Amazon Plays Ultimatum Game, Loses

Submitted by Nicholas Colas of DataTrek

Today we have a behavioral finance tale called “The Ultimatum Game”. It is the most replicated study in the field, and shows quite conclusively that humans are hardwired to value fairness over money. An uncomfortable thought for those conditioned to quantitative disciplines like finance, but “fairness” is a powerful lever nonetheless. Strong enough, for example, for a sound economic deal like Amazon’s NYC expansion to fail.

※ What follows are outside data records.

## config.mk

```make
export PLATFORM = sky130hd
export DESIGN_NAME = i2c_target_flat
export DESIGN_NICKNAME = d
export VERILOG_FILES = /design/src/rtl/i2c_target_if.sv /design/src/rtl/i2c_target.sv /design/src/flat_wrapper.sv
export SDC_FILE = /design/constraint.sdc
export NUM_CORES = 1
export LEC_CHECK = 0
export ABC_CLOCK_PERIOD_IN_PS = 4400
export CAP_MARGIN = 0
export CORE_MARGIN = 3
export CORE_UTILIZATION = 52
export DETAILED_ROUTE_END_ITERATION = 8
export PLACE_DENSITY_LB_ADDON = 0.1
export SYNTH_ARGS = -nofsm -noshare
export SYNTH_HDL_FRONTEND = slang
export SYNTH_SLANG_ARGS = --single-unit
```

## constraint.sdc

```tcl
create_clock -name clk -period 4.4 [get_ports clk]
set_input_delay 0.44 -clock clk [delete_from_list [all_inputs] [get_ports clk]]
set_output_delay 0.44 -clock clk [all_outputs]
set_load 0.03 [all_outputs]
```

## src/rtl/i2c_target_if.sv

```systemverilog
// Bus-side and write-port signals of the I2C write-only register target.
// The slave modport is the target's view; master is the parent/bench.
interface i2c_target_if;
  logic       scl;
  logic       sda_in;
  logic       sda_oe;
  logic       wr_stb;
  logic [7:0] wr_addr;
  logic [7:0] wr_data;
  logic       busy;

  modport master (
    output scl, sda_in,
    input  sda_oe, wr_stb, wr_addr, wr_data, busy
  );

  modport slave (
    input  scl, sda_in,
    output sda_oe, wr_stb, wr_addr, wr_data, busy
  );
endinterface

```

## src/rtl/i2c_target.sv

```systemverilog
// I2C write-only register target: address byte, pointer byte, then
// data bytes written to an auto-incrementing pointer.
module i2c_target #(
  parameter logic [6:0] ADDR = 7'h10
) (
  input  logic        clk,
  input  logic        rst,
  i2c_target_if.slave bus
);

  typedef enum logic [2:0] {
    S_IDLE,
    S_ADDR,
    S_ADDR_ACK,
    S_REG,
    S_REG_ACK,
    S_DATA,
    S_DATA_ACK,
    S_IGNORE
  } state_t;

  state_t     state;
  logic [1:0] scl_ff;
  logic [1:0] sda_ff;
  logic       scl_d;
  logic       sda_d;
  logic       scl_s;
  logic       sda_s;
  logic [2:0] cnt;
  logic [6:0] sr;
  logic [7:0] ptr;
  logic [7:0] nxt;
  logic       start;
  logic       stop;
  logic       rise;
  logic       fall;

  always_ff @(posedge clk) begin
    if (rst) begin
      scl_ff <= 2'b11;
      sda_ff <= 2'b11;
      scl_d  <= 1'b1;
      sda_d  <= 1'b1;
    end else begin
      scl_ff <= {scl_ff[0], bus.scl};
      sda_ff <= {sda_ff[0], bus.sda_in};
      scl_d  <= scl_ff[1];
      sda_d  <= sda_ff[1];
    end
  end

  assign scl_s = scl_ff[1];
  assign sda_s = sda_ff[1];
  assign start = scl_s & scl_d & sda_d & ~sda_s;
  assign stop  = scl_s & scl_d & ~sda_d & sda_s;
  assign rise  = scl_s & ~scl_d;
  assign fall  = ~scl_s & scl_d;
  assign nxt   = {sr, sda_s};

  always_ff @(posedge clk) begin
    if (rst) begin
      state       <= S_IDLE;
      cnt         <= 3'd0;
      sr          <= 7'd0;
      ptr         <= 8'h00;
      bus.sda_oe  <= 1'b0;
      bus.wr_stb  <= 1'b0;
      bus.wr_addr <= 8'h00;
      bus.wr_data <= 8'h00;
      bus.busy    <= 1'b0;
    end else begin
      bus.wr_stb <= 1'b0;
      if (bus.wr_stb)
        ptr <= ptr + 8'd1;
      // Bus conditions win over any SCL edge seen in the same clk
      if (start) begin
        state      <= S_ADDR;
        cnt        <= 3'd0;
        bus.sda_oe <= 1'b0;
        bus.busy   <= 1'b0;
      end else if (stop) begin
        state      <= S_IDLE;
        cnt        <= 3'd0;
        bus.sda_oe <= 1'b0;
        bus.busy   <= 1'b0;
      end else begin
        unique case (state)
          S_ADDR, S_REG, S_DATA: begin
            if (rise) begin
              sr  <= nxt[6:0];
              cnt <= cnt + 3'd1;
              if (cnt == 3'd7) begin
                unique case (state)
                  S_ADDR: begin
                    if (nxt[7:1] == ADDR && !nxt[0]) begin
                      state    <= S_ADDR_ACK;
                      bus.busy <= 1'b1;
                    end else begin
                      state <= S_IGNORE;
                    end
                  end
                  S_REG: begin
                    ptr   <= nxt;
                    state <= S_REG_ACK;
                  end
                  default: begin
                    bus.wr_stb  <= 1'b1;
                    bus.wr_data <= nxt;
                    bus.wr_addr <= ptr;
                    state       <= S_DATA_ACK;
                  end
                endcase
              end
            end
          end
          S_ADDR_ACK, S_REG_ACK, S_DATA_ACK: begin
            // First fall opens the ACK slot, second fall closes it
            if (fall) begin
              if (!bus.sda_oe) begin
                bus.sda_oe <= 1'b1;
              end else begin
                bus.sda_oe <= 1'b0;
                cnt        <= 3'd0;
                state      <= (state == S_ADDR_ACK) ? S_REG : S_DATA;
              end
            end
          end
          default: ;
        endcase
      end
    end
  end

endmodule

```

## src/flat_wrapper.sv

```systemverilog
// flat-port wrapper written by rule: the top's interface ports become plain ports
module i2c_target_flat 
#(
  parameter logic [6:0] ADDR = 7'h10
)
  (clk, rst, bus_scl, bus_sda_in, bus_sda_oe, bus_wr_stb, bus_wr_addr, bus_wr_data, bus_busy);
  i2c_target_if bus_i ();
  input  logic clk;
  input  logic rst;
  input wire logic [$bits(bus_i.scl)-1:0] bus_scl;
  input wire logic [$bits(bus_i.sda_in)-1:0] bus_sda_in;
  output wire logic [$bits(bus_i.sda_oe)-1:0] bus_sda_oe;
  output wire logic [$bits(bus_i.wr_stb)-1:0] bus_wr_stb;
  output wire logic [$bits(bus_i.wr_addr)-1:0] bus_wr_addr;
  output wire logic [$bits(bus_i.wr_data)-1:0] bus_wr_data;
  output wire logic [$bits(bus_i.busy)-1:0] bus_busy;
  assign bus_i.scl = bus_scl;
  assign bus_i.sda_in = bus_sda_in;
  assign bus_sda_oe = bus_i.sda_oe;
  assign bus_wr_stb = bus_i.wr_stb;
  assign bus_wr_addr = bus_i.wr_addr;
  assign bus_wr_data = bus_i.wr_data;
  assign bus_busy = bus_i.busy;
  i2c_target #(.ADDR(ADDR)) u_core (.clk(clk), .rst(rst), .bus(bus_i));
endmodule
```

==> impl_results.md, run 1 <==
- Max-cap violation count: 0
- CP Class: flop to flop
- Number of flops mapped to enable cells by yosys: 0
- Diode count: 0
- Post-synth top flop: dfxtp_1
- Critical Path Start Type: flop
- CTS Sinks: 46
- Hold Slack: 0.412 ns
- Post-synth top area share: 0.467
- Clk Tree Root Cell: clkbuf_8
- CORE AREA: ~3500 um^2
- CP Data Required Time: between 4 and 5 ns
- CP endpoint kind: flop
- Critical-path cell list: ha_1 > ha_1 > and4b_1 > and3b_1 > nand2_2 > a21oi_2
- Post-layout min period: 2.10 ns
- Setup-failing EPs final: 0
- Initial drt markers: 60
- R2R Setup Slk: between 2 and 2.5 ns
- Htree depth: 2
- CTS tree: done
- Worst Hold Class: flop to flop
- Horiz. Die Dim: 67.6 um
- Final Instance Area: 2220 um^2
- Cells after Synth: 218
- FF+latch count, synth: 46
- Hold Fails Final Rpt: 0
- Worst-skew pair later-pin latency: 0.29 ns
- Drt drc: 0
- Hold buffers post-CTS: 0
- Std cell rows: 21
- I/O pins: 23
- Die height: between 60 and 70 um
- Synth Cell Area: 1970 um^2
- Final Slew Violations: 0
- Synth area leader: dfxtp_1
- PortBufs: 22
- Worst path buffer plus inverter count: 0
- Deepest clock path buffer count: 2
- GRT overflow: 0
- Starting Density: 0.565
- GP Congestion: approximately 0.86
- Max incr delay on CP: 0.68 ns
- Initial antenna violation count: 0
- Worst Reg2Reg Path Length in Cells: 6
- Placed Area: 2140 um^2
- Total number of vias: 1531
- Most frequent cells in the layout: dfxtp_1, nand2_1, clkdlybuf4s50_1
- FF-to-FF Start: u_core.cnt[0]
- Post-CTS resize count: 0
- LEAKAGE: approximately 0.00074 uW
- Pwr Total: between 600 and 700 uW
- RSZ-0062 raised after global routing: no
- Final WL: 3910 um
- Final #Nets: 240
- Hold_sp: u_core.sda_ff[0]
- Max_slew headroom: 0.514
- Hpwl dp: 2790 um
- PnR worst setup slack: 2.30 ns
- Post-DR vias/cell: 5.49
- Most common cell after layout, fill and taps aside: dfxtp_1
- Pre-CTS setup slack: about 2.1 ns
- Antenna Violating Nets Remaining: 0
- Synth-to-Final Area Change: 12.5%
- Ys Warns: 0
- Sequential-to-total area share from yosys stat: 0.467
- Hold Path Cell Cnt: 1
- Worst-Margin Slew: 0.730 ns
- Setup bufs post-CTS: 0
- Power density over the cells: 304 nW/um^2
- Pin count of the biggest net entering global routing: 23
- Delay-heaviest family, CP: simple AND/OR/NAND/NOR gates
- Fmax: 0.477 GHz
- First-pass GRT wire length: 6790 um
- Async SR Flop Fraction: 0
- R2r endpoint: u_core.bus.wr_data[3]
- Post-Syn Nets: 225
- CTS Buf Count: 5
- Netlist cell types: 38
- CP dominant cell by count: ha_1
- Period utilisation layout: 0.476
- Worst EP arrival: 2.32 ns
- CP max stage cell: and3b_1
- Vias in the first global route: about 1600
- Clock-pin slew on the worst setup and hold paths: roughly 0.070 ns
- Sum Neg Setup Slack: 0 ns
- Final Skew: about 0.003 ns
- Per-cell routed wire length: 14.0 um
- Ranking of synthesized cells by area: dfxtp_1, nand2_1, a21oi_1
- DIE AREA: 4570 um^2
- Worst Hold End: u_core.sda_ff[1]
- Layout cell share with drive strength beyond 1: 0.155
- DR pass1 iterations: 4
- Peak supply drop: 0.000223 V
- Status: complete, no violations
- Total Routing Usage GR: 0.199
- Avg Cell Area, Syn: just over 9 um^2
- Crit-path max FO: 16
through the flow:
stage	utilization	std cells
floorplan	-	218
global placement	0.613	272
detailed placement	0.613	272
CTS	0.635	279
global route	0.635	279
finish	0.635	279
routing by layer:
metal,vias to the layer above,track usage,routed length [um]
li1,771,-,-
met4,0,0.0987,78
met5,-,0,0
met1,713,0.218,1700
met2,41,0.346,1970
met3,6,0.0566,168
cells in the mapped netlist (4+ instances only):
cell      number
a211oi_1       8
a21oi_1       18
a21oi_2       10
buf_6          4
clkbuf_1       4
dfxtp_1       46
nand2_1       44
nand2_2       10
nor2_1        17
or2_2          6
xnor2_1        5
xor2_1         4
worst max path at each step:
stage          cells after the start  slack [ns]                     to     startpoint
4_1_cts                            6        2.33  u_core.bus.wr_data[3]  u_core.cnt[0]
3_3_place_gp                       4        2.23        u_core.state[1]            rst
2_1_floorplan                      9        2.76  u_core.bus.wr_addr[0]  u_core.cnt[0]
3_5_place_dp                       4        2.15        u_core.state[1]            rst
5_1_grt                            6        2.10  u_core.bus.wr_addr[6]  u_core.cnt[0]
6_report                           6        2.30  u_core.bus.wr_data[3]  u_core.cnt[0]
<file path="src/rtl/conv3x3_stream_engine.sv">
// Streaming 3x3 convolution over one 3-row band: a column window feeds a 9-tap
// serial MAC, and each result is saturated (optionally ReLU'd) and written out by address.
module conv3x3_stream_engine #(
    parameter int BIT_DEPTH  = 8,
    parameter int ACC_WIDTH  = 20,
    parameter int IMG_WIDTH  = 8,
    parameter int ADDR_WIDTH = 5
) (
    input  logic                  clk,
    input  logic                  rst_n,
    input  logic                  start,
    input  logic [1:0]            stride,
    input  logic                  relu_en,
    input  logic [ADDR_WIDTH-1:0] dest_base,
    input  logic                  in_valid,
    output logic                  in_ready,
    input  logic [BIT_DEPTH-1:0]  in_l1,
    input  logic [BIT_DEPTH-1:0]  in_l2,
    input  logic [BIT_DEPTH-1:0]  in_l3,
    output logic [3:0]            kernel_addr,
    input  logic [BIT_DEPTH-1:0]  kernel_in,
    output logic                  out_valid,
    input  logic                  out_ready,
    output logic [ADDR_WIDTH-1:0] out_addr,
    output logic [BIT_DEPTH-1:0]  out_data,
    output logic                  busy,
    output logic                  done
);

    localparam int IDX_W = $clog2(IMG_WIDTH + 1);
    localparam int PROD_W = 2 * BIT_DEPTH + 1;
    localparam int NOUT_S1 = IMG_WIDTH - 2;
    localparam int NOUT_S2 = (IMG_WIDTH - 3) / 2 + 1;
    localparam logic signed [ACC_WIDTH-1:0] SAT_MAX =
        {{(ACC_WIDTH-BIT_DEPTH+1){1'b0}}, {(BIT_DEPTH-1){1'b1}}};
    localparam logic signed [ACC_WIDTH-1:0] SAT_MIN =
        {{(ACC_WIDTH-BIT_DEPTH+1){1'b1}}, {(BIT_DEPTH-1){1'b0}}};

    typedef enum logic [2:0] {
        ST_IDLE  = 3'd0,
        ST_FILL  = 3'd1,
        ST_MAC   = 3'd2,
        ST_WRITE = 3'd3,
        ST_DONE  = 3'd4
    } state_t;

    state_t                       state_r, state_nxt_s;
    logic [1:0]                   need_r;
    logic [IDX_W-1:0]             idx_r;
    logic                         stride2_r;
    logic                         relu_r;
    logic [ADDR_WIDTH-1:0]        base_r;
    logic [BIT_DEPTH-1:0]         win_r [0:2][0:2];  // [column][row], column 0 oldest
    logic signed [ACC_WIDTH-1:0]  acc_r;
    logic [3:0]                   kaddr_r;
    logic                         in_ready_r, out_valid_r, busy_r, done_r;
    logic [ADDR_WIDTH-1:0]        out_addr_r;
    logic [BIT_DEPTH-1:0]         out_data_r;

    logic                         accept_s;
    logic                         last_tap_s;
    logic                         last_idx_s;
    logic [BIT_DEPTH-1:0]         tap_pix_s;
    logic [PROD_W-1:0]            prod_s;
    logic signed [ACC_WIDTH-1:0]  prod_ext_s;
    logic signed [ACC_WIDTH-1:0]  acc_sum_s;

    // ReLU first, then clamp to the signed output range.
    function automatic logic [BIT_DEPTH-1:0] sat_result(
        input logic signed [ACC_WIDTH-1:0] a,
        input logic                        relu
    );
        logic [BIT_DEPTH-1:0] r;
        if (relu && a[ACC_WIDTH-1]) begin
            r = {BIT_DEPTH{1'b0}};
        end else if (a > SAT_MAX) begin
            r = SAT_MAX[BIT_DEPTH-1:0];
        end else if (a < SAT_MIN) begin
            r = SAT_MIN[BIT_DEPTH-1:0];
        end else begin
            r = a[BIT_DEPTH-1:0];
        end
        return r;
    endfunction

    assign accept_s   = in_valid && in_ready_r;
    assign last_tap_s = (kaddr_r == 4'd8);
    assign last_idx_s = stride2_r ? (idx_r == IDX_W'(NOUT_S2 - 1))
                                  : (idx_r == IDX_W'(NOUT_S1 - 1));

    // Row-major tap k reads row k/3 of window column k%3.
    always_comb begin
        tap_pix_s = {BIT_DEPTH{1'b0}};
        case (kaddr_r)
            4'd0:    tap_pix_s = win_r[0][0];
            4'd1:    tap_pix_s = win_r[1][0];
            4'd2:    tap_pix_s = win_r[2][0];
            4'd3:    tap_pix_s = win_r[0][1];
            4'd4:    tap_pix_s = win_r[1][1];
            4'd5:    tap_pix_s = win_r[2][1];
            4'd6:    tap_pix_s = win_r[0][2];
            4'd7:    tap_pix_s = win_r[1][2];
            4'd8:    tap_pix_s = win_r[2][2];
            default: tap_pix_s = {BIT_DEPTH{1'b0}};
        endcase
    end

    // Unsigned pixel times signed tap, both extended so the truncated product is exact.
    assign prod_s = {{(BIT_DEPTH+1){1'b0}}, tap_pix_s}
                  * {{(BIT_DEPTH+1){kernel_in[BIT_DEPTH-1]}}, kernel_in};
    assign prod_ext_s = {{(ACC_WIDTH-PROD_W){prod_s[PROD_W-1]}}, prod_s};
    assign acc_sum_s  = acc_r + prod_ext_s;

    // Next-state decode for the band sequencer.
    always_comb begin
        state_nxt_s = state_r;
        case (state_r)
            ST_IDLE: begin
                if (start) state_nxt_s = ST_FILL;
                else       state_nxt_s = ST_IDLE;
            end
            ST_FILL: begin
                if (accept_s && (need_r == 2'd1)) state_nxt_s = ST_MAC;
                else                              state_nxt_s = ST_FILL;
            end
            ST_MAC: begin
                if (last_tap_s) state_nxt_s = ST_WRITE;
                else            state_nxt_s = ST_MAC;
            end
            ST_WRITE: begin
                if (out_ready) state_nxt_s = last_idx_s ? ST_DONE : ST_FILL;
                else           state_nxt_s = ST_WRITE;
            end
            ST_DONE: state_nxt_s = ST_IDLE;
            default: state_nxt_s = ST_IDLE;
        endcase
    end

    // State, handshake outputs, config latches, MAC accumulator and result register.
    always_ff @(posedge clk or negedge rst_n) begin
        if (!rst_n) begin
            state_r     <= ST_IDLE;
            in_ready_r  <= 1'b0;
            out_valid_r <= 1'b0;
            busy_r      <= 1'b0;
            done_r      <= 1'b0;
            need_r      <= 2'd0;
            idx_r       <= {IDX_W{1'b0}};
            stride2_r   <= 1'b0;
            relu_r      <= 1'b0;
            base_r      <= {ADDR_WIDTH{1'b0}};
            acc_r       <= {ACC_WIDTH{1'b0}};
            kaddr_r     <= 4'd0;
            out_addr_r  <= {ADDR_WIDTH{1'b0}};
            out_data_r  <= {BIT_DEPTH{1'b0}};
        end else begin
            state_r     <= state_nxt_s;
            in_ready_r  <= (state_nxt_s == ST_FILL);
            out_valid_r <= (state_nxt_s == ST_WRITE);
            busy_r      <= (state_nxt_s != ST_IDLE);
            done_r      <= (state_nxt_s == ST_DONE);
            case (state_r)
                ST_IDLE: begin
                    if (start) begin
                        stride2_r <= (stride == 2'd2);
                        relu_r    <= relu_en;
                        base_r    <= dest_base;
                        need_r    <= 2'd3;
                        idx_r     <= {IDX_W{1'b0}};
                    end
                end
                ST_FILL: begin
                    if (accept_s) begin
                        need_r  <= need_r - 2'd1;
                        acc_r   <= {ACC_WIDTH{1'b0}};
                        kaddr_r <= 4'd0;
                    end
                end
                ST_MAC: begin
                    acc_r <= acc_sum_s;
                    if (last_tap_s) begin
                        kaddr_r    <= 4'd0;
                        out_data_r <= sat_result(acc_sum_s, relu_r);
                        out_addr_r <= base_r + ADDR_WIDTH'(idx_r);
                    end else begin
                        kaddr_r <= kaddr_r + 4'd1;
                    end
                end
                ST_WRITE: begin
                    if (out_ready && !last_idx_s) begin
                        idx_r  <= idx_r + IDX_W'(1);
                        need_r <= stride2_r ? 2'd2 : 2'd1;
                    end
                end
                ST_DONE: begin
                    need_r <= 2'd0;
                end
                default: begin
                    need_r <= 2'd0;
                end
            endcase
        end
    end

    // Column window: every accepted column enters at column 2.
    always_ff @(posedge clk or negedge rst_n) begin
        if (!rst_n) begin
            for (int c = 0; c < 3; c++) begin
                for (int r = 0; r < 3; r++) begin
                    win_r[c][r] <= {BIT_DEPTH{1'b0}};
                end
            end
        end else if (accept_s) begin
            for (int r = 0; r < 3; r++) begin
                win_r[0][r] <= win_r[1][r];
                win_r[1][r] <= win_r[2][r];
            end
            win_r[2][0] <= in_l1;
            win_r[2][1] <= in_l2;
            win_r[2][2] <= in_l3;
        end
    end

    assign in_ready    = in_ready_r;
    assign out_valid   = out_valid_r;
    assign busy        = busy_r;
    assign done        = done_r;
    assign kernel_addr = kaddr_r;
    assign out_addr    = out_addr_r;
    assign out_data    = out_data_r;

endmodule

</file>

By the numbers, New York City’s residents should have welcomed Amazon’s Queens expansion plans with unqualified approval. In return for just less than $3 billion in government incentives, Gotham would have seen:

  • +25,000 new jobs, many of them high-paying tech positions. Remember that NYC has an income tax 2.9% to 3.9%, so that alone would have added roughly $88 million/year to the city’s coffers. Perpetuity value: $1.8 billion at a 5% discount rate, over half the incentives paid to bring the company to New York.

  • A building boom in the Long Island City neighborhood, with commensurate increases in property tax revenues for both commercial and residential properties. And, unusually for NY, not growth driven by Wall Street or high rises for billionaires.

  • Spill over effects as other businesses chose to expand in the area serving the new Amazon campus.

  • Plus the halo effect of showing New York City is “open for business” despite its well known affinity for regulation and deserved reputation for being an expensive place to live.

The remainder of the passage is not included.